Physicians were recruited by the study sponsor via convenience sampling, which may have introduced sponsorship bias that would not have existed had an external sample of physicians been recruited. However, interviews were conducted by a research agency, and physicians were reminded of their right to confidentiality and anonymity and were encouraged to share their honest opinions. Further, the sample was diverse in terms of other sociodemographic characteristics and clinical experience, providing variability in experiences/perspectives. The physician sample was also composed of mostly US physicians, which provided clinical perspectives from a different region, given that European physicians’ perspectives were well incorporated during the development of ESSDAI and ESSPRI. Similarly, qualitative interview data obtained from UK patients during the development of the Sicca Symptoms Inventory and PROFAD was used to develop the ESSPRI items. Therefore, the inclusion of US patients in this study provides an additional patient perspective and supplements the previous research. Nevertheless, future research could be conducted using translated versions of ESSDAI and ESSPRI to confirm their content validity in physicians and patients with Sjögren’s from different countries.

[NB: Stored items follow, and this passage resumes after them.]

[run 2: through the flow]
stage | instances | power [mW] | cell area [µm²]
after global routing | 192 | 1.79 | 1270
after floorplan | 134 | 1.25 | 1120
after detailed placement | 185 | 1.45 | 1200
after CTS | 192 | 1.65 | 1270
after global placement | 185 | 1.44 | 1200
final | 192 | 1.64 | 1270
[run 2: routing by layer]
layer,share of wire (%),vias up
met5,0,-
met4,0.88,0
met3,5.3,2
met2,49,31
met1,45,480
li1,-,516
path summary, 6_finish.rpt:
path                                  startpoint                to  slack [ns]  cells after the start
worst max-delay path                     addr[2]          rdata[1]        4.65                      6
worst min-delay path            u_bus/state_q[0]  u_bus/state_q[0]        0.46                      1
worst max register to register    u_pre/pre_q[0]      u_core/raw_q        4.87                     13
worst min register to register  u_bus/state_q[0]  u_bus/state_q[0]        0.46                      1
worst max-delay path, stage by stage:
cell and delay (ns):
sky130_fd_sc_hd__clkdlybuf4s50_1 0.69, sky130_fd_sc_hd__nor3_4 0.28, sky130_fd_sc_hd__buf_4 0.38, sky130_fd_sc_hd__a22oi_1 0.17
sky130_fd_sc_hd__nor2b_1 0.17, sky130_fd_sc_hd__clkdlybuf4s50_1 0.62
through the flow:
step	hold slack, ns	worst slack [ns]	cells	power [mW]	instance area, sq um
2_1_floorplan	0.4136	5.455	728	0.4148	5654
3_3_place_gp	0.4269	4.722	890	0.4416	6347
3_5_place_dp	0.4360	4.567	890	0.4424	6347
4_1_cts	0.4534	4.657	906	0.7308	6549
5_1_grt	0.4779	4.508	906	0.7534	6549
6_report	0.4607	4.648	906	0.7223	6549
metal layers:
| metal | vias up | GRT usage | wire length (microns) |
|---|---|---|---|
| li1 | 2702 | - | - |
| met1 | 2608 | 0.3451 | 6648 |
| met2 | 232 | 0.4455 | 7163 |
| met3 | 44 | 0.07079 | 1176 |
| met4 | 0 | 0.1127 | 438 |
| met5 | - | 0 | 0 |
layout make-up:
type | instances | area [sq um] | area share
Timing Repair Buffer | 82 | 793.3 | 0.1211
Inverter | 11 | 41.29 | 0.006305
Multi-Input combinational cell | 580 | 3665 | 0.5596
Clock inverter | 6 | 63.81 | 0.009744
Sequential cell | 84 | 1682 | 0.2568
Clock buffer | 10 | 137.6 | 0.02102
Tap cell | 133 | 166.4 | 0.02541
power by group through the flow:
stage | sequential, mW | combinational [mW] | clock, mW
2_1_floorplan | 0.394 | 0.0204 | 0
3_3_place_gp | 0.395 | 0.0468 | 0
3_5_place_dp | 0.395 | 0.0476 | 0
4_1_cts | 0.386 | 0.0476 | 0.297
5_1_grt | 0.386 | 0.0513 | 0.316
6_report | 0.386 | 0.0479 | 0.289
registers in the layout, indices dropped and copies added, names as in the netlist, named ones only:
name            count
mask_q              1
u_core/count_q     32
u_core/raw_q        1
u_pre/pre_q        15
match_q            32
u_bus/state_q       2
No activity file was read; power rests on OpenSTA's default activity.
**src/rtl/gpa_pkg.sv**
```systemverilog
package gpa_pkg;
  localparam int unsigned GPA_ID_W = 10;
  localparam logic [GPA_ID_W-1:0] GPA_NONE_ID = 10'd1023;

  typedef enum logic [1:0] {
    LINE_NONE = 2'b00,
    LINE_IRQ  = 2'b01,
    LINE_FIQ  = 2'b10
  } line_sel_e;

  // Left contender keeps the slot on equal priority (it has the lower index).
  function automatic logic left_keeps(input logic lv, input logic rv,
                                      input int unsigned lp, input int unsigned rp);
    return lv && (!rv || (lp <= rp));
  endfunction

  // Line choice for a winner that has passed every gate.
  function automatic line_sel_e pick_line(input logic grp, input logic fast_route);
    return (!grp && fast_route) ? LINE_FIQ : LINE_IRQ;
  endfunction
endpackage

```
**src/rtl/gpa_select_tree.sv**
```systemverilog
module gpa_select_tree
  import gpa_pkg::*;
#(
  parameter int unsigned NUM_SRC = 32,
  parameter int unsigned PRIO_W  = 8
) (
  input  logic [NUM_SRC-1:0]        cand,
  input  logic [NUM_SRC*PRIO_W-1:0] cand_prio,
  input  logic [NUM_SRC-1:0]        cand_grp,
  output logic                      win_valid,
  output logic [PRIO_W-1:0]         win_prio,
  output logic [GPA_ID_W-1:0]       win_id,
  output logic                      win_grp
);
  localparam int unsigned LEVELS = (NUM_SRC > 1) ? $clog2(NUM_SRC) : 0;
  localparam int unsigned LEAVES = 1 << LEVELS;
  localparam int unsigned NODES  = 2 * LEAVES - 1;

  logic                nd_v   [NODES];
  logic [PRIO_W-1:0]   nd_p   [NODES];
  logic [GPA_ID_W-1:0] nd_id  [NODES];
  logic                nd_g   [NODES];

  for (genvar i = 0; i < LEAVES; i++) begin : g_leaf
    if (i < NUM_SRC) begin : g_real
      assign nd_v [LEAVES-1+i] = cand[i];
      assign nd_p [LEAVES-1+i] = cand_prio[i*PRIO_W +: PRIO_W];
      assign nd_id[LEAVES-1+i] = GPA_ID_W'(i);
      assign nd_g [LEAVES-1+i] = cand_grp[i];
    end else begin : g_pad
      assign nd_v [LEAVES-1+i] = 1'b0;
      assign nd_p [LEAVES-1+i] = '1;
      assign nd_id[LEAVES-1+i] = GPA_NONE_ID;
      assign nd_g [LEAVES-1+i] = 1'b0;
    end
  end

  for (genvar k = 0; k < LEAVES - 1; k++) begin : g_node
    logic keep_l;
    assign keep_l     = left_keeps(nd_v[2*k+1], nd_v[2*k+2],
                                   int'(nd_p[2*k+1]), int'(nd_p[2*k+2]));
    assign nd_v [k]   = nd_v[2*k+1] | nd_v[2*k+2];
    assign nd_p [k]   = keep_l ? nd_p [2*k+1] : nd_p [2*k+2];
    assign nd_id[k]   = keep_l ? nd_id[2*k+1] : nd_id[2*k+2];
    assign nd_g [k]   = keep_l ? nd_g [2*k+1] : nd_g [2*k+2];
  end

  assign win_valid = nd_v[0];
  assign win_prio  = nd_p[0];
  assign win_id    = nd_id[0];
  assign win_grp   = nd_g[0];

  // a reported winner must be a real, participating source
  always_comb begin
    if (win_valid) begin
      assert_winner_real_R3: assert (int'(win_id) < NUM_SRC);
    end
  end
endmodule

```
**src/rtl/gpa_line_route.sv**
```systemverilog
module gpa_line_route
  import gpa_pkg::*;
#(
  parameter int unsigned PRIO_W = 8
) (
  input  logic              win_valid,
  input  logic [PRIO_W-1:0] win_prio,
  input  logic              win_grp,
  input  logic [1:0]        dist_grp_en,
  input  logic [1:0]        cpu_grp_en,
  input  logic              fiq_route,
  input  logic [PRIO_W-1:0] prio_mask,
  input  logic [PRIO_W:0]   run_prio,
  output logic              report_ok,
  output line_sel_e         line_sel
);
  logic gate_open, below_mask, preempts, grp_on;

  assign gate_open  = (|dist_grp_en) && (|cpu_grp_en);
  assign below_mask = win_valid && (win_prio < prio_mask);
  assign preempts   = {1'b0, win_prio} < run_prio;
  assign grp_on     = dist_grp_en[win_grp] && cpu_grp_en[win_grp];
  assign report_ok  = gate_open && below_mask;

  always_comb begin
    line_sel = LINE_NONE;
    if (report_ok && preempts && grp_on) begin
      line_sel = pick_line(win_grp, fiq_route);
    end
  end
endmodule

```
**src/rtl/grp_prio_arbiter.sv**
```systemverilog
module grp_prio_arbiter
  import gpa_pkg::*;
#(
  parameter int unsigned NUM_SRC = 32,
  parameter int unsigned PRIO_W  = 8
) (
  input  logic                      clk,
  input  logic                      rst_n,
  input  logic [NUM_SRC-1:0]        src_pending,
  input  logic [NUM_SRC-1:0]        src_enable,
  input  logic [NUM_SRC-1:0]        src_group,
  input  logic [NUM_SRC*PRIO_W-1:0] src_prio,
  input  logic [1:0]                dist_grp_en,
  input  logic [1:0]                cpu_grp_en,
  input  logic                      fiq_route,
  input  logic [PRIO_W-1:0]         prio_mask,
  input  logic [PRIO_W:0]           run_prio,
  output logic [GPA_ID_W-1:0]       hp_id,
  output logic                      irq_o,
  output logic                      fiq_o
);
  logic [NUM_SRC-1:0]  cand;
  logic                win_valid;
  logic [PRIO_W-1:0]   win_prio;
  logic [GPA_ID_W-1:0] win_id;
  logic                win_grp;
  logic                report_ok;
  line_sel_e           line_sel;

  assign cand = src_pending & src_enable;

  gpa_select_tree #(.NUM_SRC(NUM_SRC), .PRIO_W(PRIO_W)) u_tree (
    .cand      (cand),
    .cand_prio (src_prio),
    .cand_grp  (src_group),
    .win_valid (win_valid),
    .win_prio  (win_prio),
    .win_id    (win_id),
    .win_grp   (win_grp)
  );

  gpa_line_route #(.PRIO_W(PRIO_W)) u_route (
    .win_valid   (win_valid),
    .win_prio    (win_prio),
    .win_grp     (win_grp),
    .dist_grp_en (dist_grp_en),
    .cpu_grp_en  (cpu_grp_en),
    .fiq_route   (fiq_route),
    .prio_mask   (prio_mask),
    .run_prio    (run_prio),
    .report_ok   (report_ok),
    .line_sel    (line_sel)
  );

  always_ff @(posedge clk or negedge rst_n) begin
    if (!rst_n) begin
      hp_id <= GPA_NONE_ID;
      irq_o <= 1'b0;
      fiq_o <= 1'b0;
    end else begin
      hp_id <= report_ok ? win_id : GPA_NONE_ID;
      irq_o <= (line_sel == LINE_IRQ);
      fiq_o <= (line_sel == LINE_FIQ);
    end
  end

  // lines are exclusive
  assert_lines_exclusive_R9: assert property (@(posedge clk) disable iff (!rst_n)
    !(irq_o && fiq_o));

  // no group open at either level gives the idle outputs
  assert_closed_idle_R2: assert property (@(posedge clk) disable iff (!rst_n)
    ((dist_grp_en == 2'b00) || (cpu_grp_en == 2'b00)) |=>
      (hp_id == GPA_NONE_ID && !irq_o && !fiq_o));

  // a reported index came from a winner below the mask
  assert_mask_gate_R5: assert property (@(posedge clk) disable iff (!rst_n)
    (win_valid && !(win_prio < prio_mask)) |=> (hp_id == GPA_NONE_ID && !irq_o && !fiq_o));

  // a raised line needs a winner that beats the running priority
  assert_preempt_gate_R6: assert property (@(posedge clk) disable iff (!rst_n)
    !({1'b0, win_prio} < run_prio) |=> (!irq_o && !fiq_o));

  // a raised line needs both enables of the winner's group
  assert_group_gate_R7: assert property (@(posedge clk) disable iff (!rst_n)
    !(dist_grp_en[win_grp] && cpu_grp_en[win_grp]) |=> (!irq_o && !fiq_o));

  // the fast line only carries group 0 winners with routing on
  assert_fast_route_R8: assert property (@(posedge clk) disable iff (!rst_n)
    (win_grp || !fiq_route) |=> !fiq_o);
endmodule

```
**config.mk**
```make
export PLATFORM = sky130hd
export DESIGN_NAME = grp_prio_arbiter
export DESIGN_NICKNAME = d
export VERILOG_FILES = /design/src/rtl/gpa_pkg.sv /design/src/rtl/gpa_select_tree.sv /design/src/rtl/gpa_line_route.sv /design/src/rtl/grp_prio_arbiter.sv
export SDC_FILE = /design/constraint.sdc
export NUM_CORES = 1
export LEC_CHECK = 0
export ABC_AREA = 1
export BUFFER_PORTS_ARGS = -buffer_cell sky130_fd_sc_hd__buf_2
export CAP_MARGIN = 15
export CORE_MARGIN = 2
export CORE_UTILIZATION = 40
export CTS_CLUSTER_DIAMETER = 30
export DETAILED_ROUTE_END_ITERATION = 16
export PLACE_DENSITY = 0.78
export RECOVER_POWER = 25
export SYNTH_ARGS = -nofsm -noshare
export SYNTH_HDL_FRONTEND = slang
export SYNTH_SLANG_ARGS = --single-unit
```
**constraint.sdc**
```tcl
create_clock -name clk -period 1.35 [get_ports clk]
set_clock_uncertainty 0.1 [all_clocks]
set_input_delay 0 -clock clk [delete_from_list [all_inputs] [get_ports clk]]
set_output_delay 0 -clock clk [all_outputs]
set_load 0.005 [all_outputs]
```
* Word level (Yosys, flattened, before mapping)
Index checks and enable logic that the tools add are counted.
** Word-level totals
- Flip-flop bits (word level) :: 12
- Bits in latches :: 0
- RAM bits :: 0
- ROM bits :: 0
- Input bits :: 376
- Output and inout bits :: 12
- Logic and storage cells :: 274
- Memories :: 0
** Operators by class
- Add/sub/neg operators :: 0
- Multipliers :: 0
- Div/mod/pow operators :: 0
- Magnitude comparators :: 34
- Equal/unequal tests :: 2
- Shifts and indexed selects :: 0
- Multiplexer cells :: 100
- Bitwise gates (word level) :: 32
- Reductions and logical operators :: 103
** Operator list (number)
- $le 8x8->1 :: 31
- $mux 8 :: 31
- $mux 1 :: 51
- $logic_and 1x1->1 :: 38
- $and 32x32->32 :: 1
- $logic_not 1->1 :: 32
- $logic_or 1x1->1 :: 31
- $or 1x1->1 :: 31
- $mux 2 :: 10
- $mux 3 :: 4
- $mux 10 :: 1
- $lt 8x9->1 :: 1
- $lt 8x8->1 :: 1
- $mux 4 :: 2
- $mux 5 :: 1
- $reduce_or 2->1 :: 2
- $eq 2x1->1 const B :: 1
- $eq 2x2->1 const B :: 1
- $lt 1x2->1 const B :: 1

* Longest topological paths before layout
- Depth after elaboration :: 28
- Depth in mapped cells :: 75
- Depth with buffers taken out :: 72

* By module
Synthesis repeated with hierarchy kept, for this count alone.
** Second synthesis, totals
- Cells, all modules :: 1946
- Area total of the unflattened synthesis :: 11103.1 um2
** Modules (own cells, without submodules)
- gpa_select_tree :: times used 1, cells an instance 1764, area an instance 9985.8 um2, seq. area each 0.0 um2
- grp_prio_arbiter :: times used 1, cells an instance 101, area an instance 654.4 um2, seq. area each 312.8 um2
- gpa_line_route :: times used 1, cells an instance 81, area an instance 462.9 um2, seq. area each 0.0 um2

* Worst setup path after synthesis
OpenSTA, ideal clock, no wires.
- Path type :: input -> register
- Start point :: input src_prio[105]
- End point :: register fiq_o
- Library setup time :: 117 ps
- Data arrival time :: 8531 ps
- Required time :: 1133 ps
- Slack :: -7398 ps
- Stages on the path :: 65
- Buffers on the path :: 7
- Path through :: inv_1 > ha_1 > inv_1 > nor2_1 > nor2_1 > o21a_1 > o211ai_1 > nand2_1 > nand3_1 > inv_1 > clkbuf_1 > nand2_1 > o21ai_0 > ha_1 > a21oi_1 > nor2_1 > o31ai_1 > o211ai_1 > (+29 left out) > nand2_1 > o211ai_1 > nand3_1 > nand2_1 > clkinv_1 > clkbuf_1 > nand2_1 > o21ai_0 > ha_1 > inv_1 > nor2_1 > nand3_1 > nor3_1 > nand2_1 > nand3b_1 > nor2_1 > nand3_1 > nor2_1
** Between the ends
- Word-level cells in the longest chain between the ends :: 27
- Elaborated cells on any way between the ends :: 41
- Those cells by class :: order compare (7); eq/ne (1); mux (16); reduce/logical (17)
** Ends and longest elaborated chain
- from (decl) :: RTL line grp_prio_arbiter.sv:12 : input logic [NUM_SRC*PRIO_W-1:0] src_prio,
- $le 8x8->1 :: RTL line gpa_pkg.sv:14 : return lv && (!rv || (lp <= rp));
- $logic_or 1x1->1 :: RTL line gpa_pkg.sv:14
- $logic_and 1x1->1 :: RTL line gpa_pkg.sv:14
- $mux 8 :: RTL line gpa_select_tree.sv:43 : assign nd_p [k] = keep_l ? nd_p [2*k+1] : nd_p [2*k+2];
- $le 8x8->1 :: RTL line gpa_pkg.sv:14
- $logic_or 1x1->1 :: RTL line gpa_pkg.sv:14
- $logic_and 1x1->1 :: RTL line gpa_pkg.sv:14
- $mux 8 :: RTL line gpa_select_tree.sv:43
- (+10 left out)
- $logic_and 1x1->1 :: RTL line gpa_pkg.sv:14
- $mux 8 :: RTL line gpa_select_tree.sv:43
- $lt 8x8->1 :: RTL line gpa_line_route.sv:20 : assign below_mask = win_valid && (win_prio < prio_mask);
- $logic_and 1x1->1 :: RTL line gpa_line_route.sv:20
- $logic_and 1x1->1 :: RTL line gpa_line_route.sv:23 : assign report_ok = gate_open && below_mask;
- $logic_and 1x1->1 (2 in series) :: RTL line gpa_line_route.sv:27 : if (report_ok && preempts && grp_on) begin
- $mux 2 (*) :: RTL line gpa_line_route.sv:27
- $eq 2x2->1 (*) :: RTL line grp_prio_arbiter.sv:63 : fiq_o <= (line_sel == LINE_FIQ);
- to (signal assigned) :: RTL line grp_prio_arbiter.sv:63
- to (decl) :: RTL line grp_prio_arbiter.sv:20 : output logic fiq_o
Every way passes the cells marked *; elsewhere a longest branch is shown, timed or not. The select of a mux whose other input is x is not followed.

* Worst setup path in the final report
Same ends and word-level chain as after synthesis.

==> results_tabular.tex <==
\begin{tabular}{lr}
\hline
Metric & Value \\
\hline
\multicolumn{2}{l}{\textbf{Yosys}} \\
Net count after synthesis & 2400 \\
Area of the mapped netlist & 0.0102 mm\^{}2 \\
Gate Count Post-Synth & 1767 \\
Largest area contributor in the netlist & sky130\_fd\_sc\_hd\_\_ha\_1 \\
Share of the synthesized netlist area taken by xor and xnor gates & 0\% \\
Top cells by area, synth & sky130\_fd\_sc\_hd\_\_ha\_1 32\%, sky130\_fd\_sc\_hd\_\_nand2\_1 17\%, sky130\_fd\_sc\_hd\_\_o21ai\_0 14\% \\
Complex-gate fraction of the synthesized area & 26.4\% \\
Share of the synthesized area in the top cell type & 31.6\% \\
Arithmetic-cell share of the synthesized area counting full adders, half adders and majority gates & 31.6\% \\
Top\_reg\_cell synth & sky130\_fd\_sc\_hd\_\_dfstp\_2 \\
Largest family of logic cells by synthesized area & adder cells \\
Multiplexer fraction of the synthesized cell area & 0.319\% \\
Post-synth ARST share & 100\% \\
Number of flip-flops and latches in the synthesized netlist & 8 \\
Number of synthesized flops with an enable pin & 0 \\
Post-synthesis area per instance & 5.76 um\^{}2 \\
Share of the yosys chip area belonging to registers & 2.04\% \\
Number of unique standard cell types used by synthesis & 46 \\
Synth Warn \# & 0 \\
Basic-gate share of the synthesized area counting and, or, nand and nor cells & 27.8\% \\
\multicolumn{2}{l}{\textbf{Pwr}} \\
Power density over the cells & 1160 mW/mm\^{}2 \\
Combinational share of power & 95.6\% \\
NetSw & 10900 uW \\
Power consumption & around 21000 uW \\
VDD IR-drop max & 1.34 mV \\
Clock network fraction of design power & 2.4\% \\
Switching Share & just over 50\% \\
Static Leakage & 0.0103 uW \\
Power Internal & 10500 uW \\
Relative contribution of sequential cells to total power & 2.0\% \\
\multicolumn{2}{l}{\textbf{Worst setup path}} \\
Crit path arrival time & 8350 ps \\
Critical path class & input pin to register \\
Data required time of the critical path & $\sim$1400 ps \\
Highest net fanout along the worst path & 8 \\
Max stage delay on crit path & 330 ps \\
Gate family responsible for the most delay along the worst path & compound AO/OA/AOI/OAI gates \\
Critical Path Slowest Stage Cell & sky130\_fd\_sc\_hd\_\_ha\_1 \\
Number of buffers and inverters on the critical path & 13 \\
Critical path capture point type & register \\
Critical path startpoint category & input pin \\
\multicolumn{2}{l}{\textbf{Detailed routing}} \\
Average wire per cell in the routed design & 15.4 um \\
Post-detailed-route via-to-cell ratio & 5.29 \\
Wire length reported by the detailed router & 46600 um \\
Post-detailed-route DRC marker count & 0 \\
Count of routing violations after the opening detailed-route iteration & a little over 900 \\
Post-route ant nets & 0 \\
Vias after detailed routing & 16000 \\
Number of search-and-repair iterations in the first detailed-routing pass & 6 \\
\multicolumn{2}{l}{\textbf{GRT}} \\
GRT met1 Usage & 33.2\% \\
All-layer global routing usage & 31.8\% \\
Number of global-route vias before repair & 15900 \\
Overflow after GRT & 0 \\
Largest net degree at the start of global routing & 19 \\
Antenna violations before repair & 12 \\
Global routing usage on met3 & 4.22\% \\
Most heavily used metal layer in global routing & met2 \\
Wire length of the first global-routing pass & 70600 um \\
Grt met2 use & 61.4\% \\
\multicolumn{2}{l}{\textbf{Timing}} \\
Number of failing setup endpoints in the final timing report & 8 \\
Count of pins over their slew limit & 0 \\
Final Hold Vio Count & 0 \\
Final setup margin & -6940 ps \\
Worst slew slack as a fraction of its limit & 65.1\% \\
Worst Max-Slew Pin Slew & 516 ps \\
Maximum operating frequency & 0.121 GHz \\
RSZ-0062 raised after global routing & yes \\
Fraction of the cycle the final worst path needs & 614\% \\
Time the worst path needs with I/O delays and setup & 8290 ps \\
\multicolumn{2}{l}{\textbf{Clock network}} \\
Register clock-pin slew on the reported worst setup and hold paths & 40 ps \\
CTS tree & built \\
Number of buffers inserted during clock tree synthesis & 3 \\
Clk sink count & 8 \\
Maximum level of the CTS H-tree & 1 \\
Clock Tree Buf Depth & 2 \\
Master cell of the clock root buffer & sky130\_fd\_sc\_hd\_\_clkbuf\_16 \\
\multicolumn{2}{l}{\textbf{Die}} \\
Number of rows created at floorplan & 58 \\
DIE AREA & 0.0267 mm\^{}2 \\
Boundary Pins & a little under 400 \\
Vertical die dimension & 164 um \\
Initial core utilization & about two fifths \\
CORE AREA & 0.0251 mm\^{}2 \\
Die X-Extent & around 160 um \\
\multicolumn{2}{l}{\textbf{Layout}} \\
Final std cells w/o fill & 3020 \\
Layout Nets & between 3000 and 4000 \\
Top library cells by usage in the layout, fill and taps aside & 516 x sky130\_fd\_sc\_hd\_\_buf\_4, 426 x sky130\_fd\_sc\_hd\_\_nand2\_1, 383 x sky130\_fd\_sc\_hd\_\_buf\_2, 240 x sky130\_fd\_sc\_hd\_\_inv\_1, 215 x sky130\_fd\_sc\_hd\_\_ha\_1 \\
Layout cells sized above 1 & 46.3\% \\
Layout overhead on the synthesized area & 81.1\% \\
Final Cell Area & 0.0184 mm\^{}2 \\
Most frequent standard cell in the layout excluding fill and tap cells & sky130\_fd\_sc\_hd\_\_buf\_4 \\
\multicolumn{2}{l}{\textbf{Run status}} \\
Violations in the final reports & negative setup slack \\
Status & finished with violations \\
\multicolumn{2}{l}{\textbf{Place}} \\
Number of I/O port buffers & approximately 390 \\
Placed Cells & 2909 \\
Final HPWL DP & 35300 um \\
Gp weighted congestion & 0.975 \\
Post-Place Cell Area & approximately 0.016 mm\^{}2 \\
\multicolumn{2}{l}{\textbf{Run}} \\
Number of violations of the max-capacitance limit & 0 \\
\multicolumn{2}{l}{\textbf{Min path}} \\
Worst min-delay path category & input pin to register \\
\hline
\end{tabular}
[power groups by stage]
stage	Sequential, uW	Combinational [uW]	Clock (uW)
6_report	428	20400	503
2_1_floorplan	438	7760	0
3_5_place_dp	432	13600	0
3_3_place_gp	431	13000	0
4_1_cts	431	16700	509
5_1_grt	437	22100	533
[per-layer routing]
metal | vias up | share of wire [%] | routed length, um
met5 | - | 0.024 | 11
met4 | 2 | 5.5 | 2570
met3 | 227 | 6.0 | 2800
met2 | 733 | 51 | 23900
met1 | 7187 | 37 | 17300
li1 | 7823 | - | -
[Yosys cell counts (3+ instances only)]
library cell / instances
sky130_fd_sc_hd__buf_4: 4
sky130_fd_sc_hd__nand4_1: 8
sky130_fd_sc_hd__and2_1: 3
sky130_fd_sc_hd__o21bai_1: 6
sky130_fd_sc_hd__a21oi_1: 107
sky130_fd_sc_hd__inv_2: 4
sky130_fd_sc_hd__nand3_2: 5
sky130_fd_sc_hd__o221ai_1: 3
sky130_fd_sc_hd__a31oi_1: 22
sky130_fd_sc_hd__o211ai_1: 25
sky130_fd_sc_hd__nand2_2: 13
sky130_fd_sc_hd__nand3b_1: 3
sky130_fd_sc_hd__nand2_1: 469
sky130_fd_sc_hd__o21ai_1: 12
sky130_fd_sc_hd__clkbuf_1: 35
sky130_fd_sc_hd__clkinv_1: 3
sky130_fd_sc_hd__dfstp_2: 6
sky130_fd_sc_hd__o311ai_0: 3
sky130_fd_sc_hd__o21ai_0: 277
sky130_fd_sc_hd__inv_1: 268
sky130_fd_sc_hd__nand2_4: 4
sky130_fd_sc_hd__nor2_1: 108
sky130_fd_sc_hd__a211oi_1: 5
sky130_fd_sc_hd__ha_1: 257
sky130_fd_sc_hd__o21a_1: 13
sky130_fd_sc_hd__nand3_1: 65
sky130_fd_sc_hd__nor3_1: 11
[repair_timing]
action,4_1_cts,5_1_grt
hold buffers,2,0
buffers inserted,68,16
hold endpoints to repair,10,0
endpoints found under the setup margin,8,8
gates resized for setup,359,132
pin swaps,131,81
cloned,15,1
[state kept, by name, indices dropped and copies added (netlist names)]
| signal | flops |
|---|---|
| irq_o | 1 |
| fiq_o | 1 |
| hp_id | 6 |
[kinds of logic after synthesis]
group | Yosys count
compound gates | 490
fa+ha+maj | 257
buf+inv | 317
flops | 8
mux | 3
simple gates | 692
[tightest hold or removal path, delay by kind of cell]
kind,cells,cell delay [ps]
buffers and inverters,2,150
and+or+nand+nor,5,270
[final timing paths]
check                              start            endpoint  slack (ps)  cells after the start
max                        src_prio[105]     fiq_o$_DFF_PN0_       -6940                     61
min                        cpu_grp_en[1]     irq_o$_DFF_PN0_         130                      7
max in group asynchronous          rst_n  hp_id[3]$_DFF_PN1_         660                      2
min in group asynchronous          rst_n     irq_o$_DFF_PN0_         160                      2
[through the flow]
step	setup TNS (ps)	worst slack, ps	hold slack (ps)	util (%)
after global placement	-56440	-7090	-256	63.7
after CTS	-48840	-6120	95.2	70.7
after global routing	-58300	-7380	181	73.4
after floorplan	-50870	-6410	-396	-
final	-54760	-6940	132	73.4
after detailed placement	-58370	-7320	-252	63.7
[final cells by class]
class / instances / area (um^2)
antenna: 12 / 30.0
clock buffer: 4 / 78.8
fill: 1883 / 6670
inverter: 275 / 1080
multi-input combinational: 1444 / 10300
sequential: 8 / 208
tap: 330 / 413
timing repair buffer: 936 / 6250
timing repair inverter: 11 / 88.8
Power figures use the tool's default switching activity.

Finally, owing to time constraints, it was not possible to obtain feedback from all participants on all aspects of ESSDAI and ESSPRI. However, both instruments are well established [9, 14, 16], and quantitative evidence to support the reliability and validity of both ESSDAI [4, 19, 21,22,23] and ESSPRI [14, 19, 21, 24] is well documented. As such, the focus of this study was to generate additional qualitative evidence relating to specific evidence gaps. Future research should explore topics of interest not included in the present study. For instance, although patients and physicians considered ESSPRI’s recall period appropriate and feasible, a separate validation study would be beneficial to test the reliability of patients’ responses.

Conclusion

The present study supports and complements existing evidence regarding the use of ESSDAI and ESSPRI in their current format as instruments that are complementary to each other; the majority considered the current ESSDAI domain weights appropriate for assessment of Sjögren’s disease activity, and the ESSPRI 2-week recall period is appropriate and feasible. These data therefore ultimately support use of the instruments in the context of clinical trial endpoints, routine clinical practice and other research settings. The data also support the content validity of the new PhGA and PaGA items (with Likert response scales) as anchors for ESSDAI and ESSPRI, as well as providing recommendations for their administration within Sjögren’s clinical trials. Patient- and physician-reported thresholds for meaningful improvements on the COA instruments are valuable in interpreting statistically derived responder definitions for clinical trial endpoints, and perspectives on ESSDAI scoring will be valuable in supporting psychometric exploration of scoring approaches for this instrument. Taken together, the qualitative findings address key evidence gaps and provide valuable insights informing use of ESSDAI and ESSPRI as clinical trial endpoints, use of PhGA and PaGA items in anchor-based analyses, and the interpretation of responder definitions.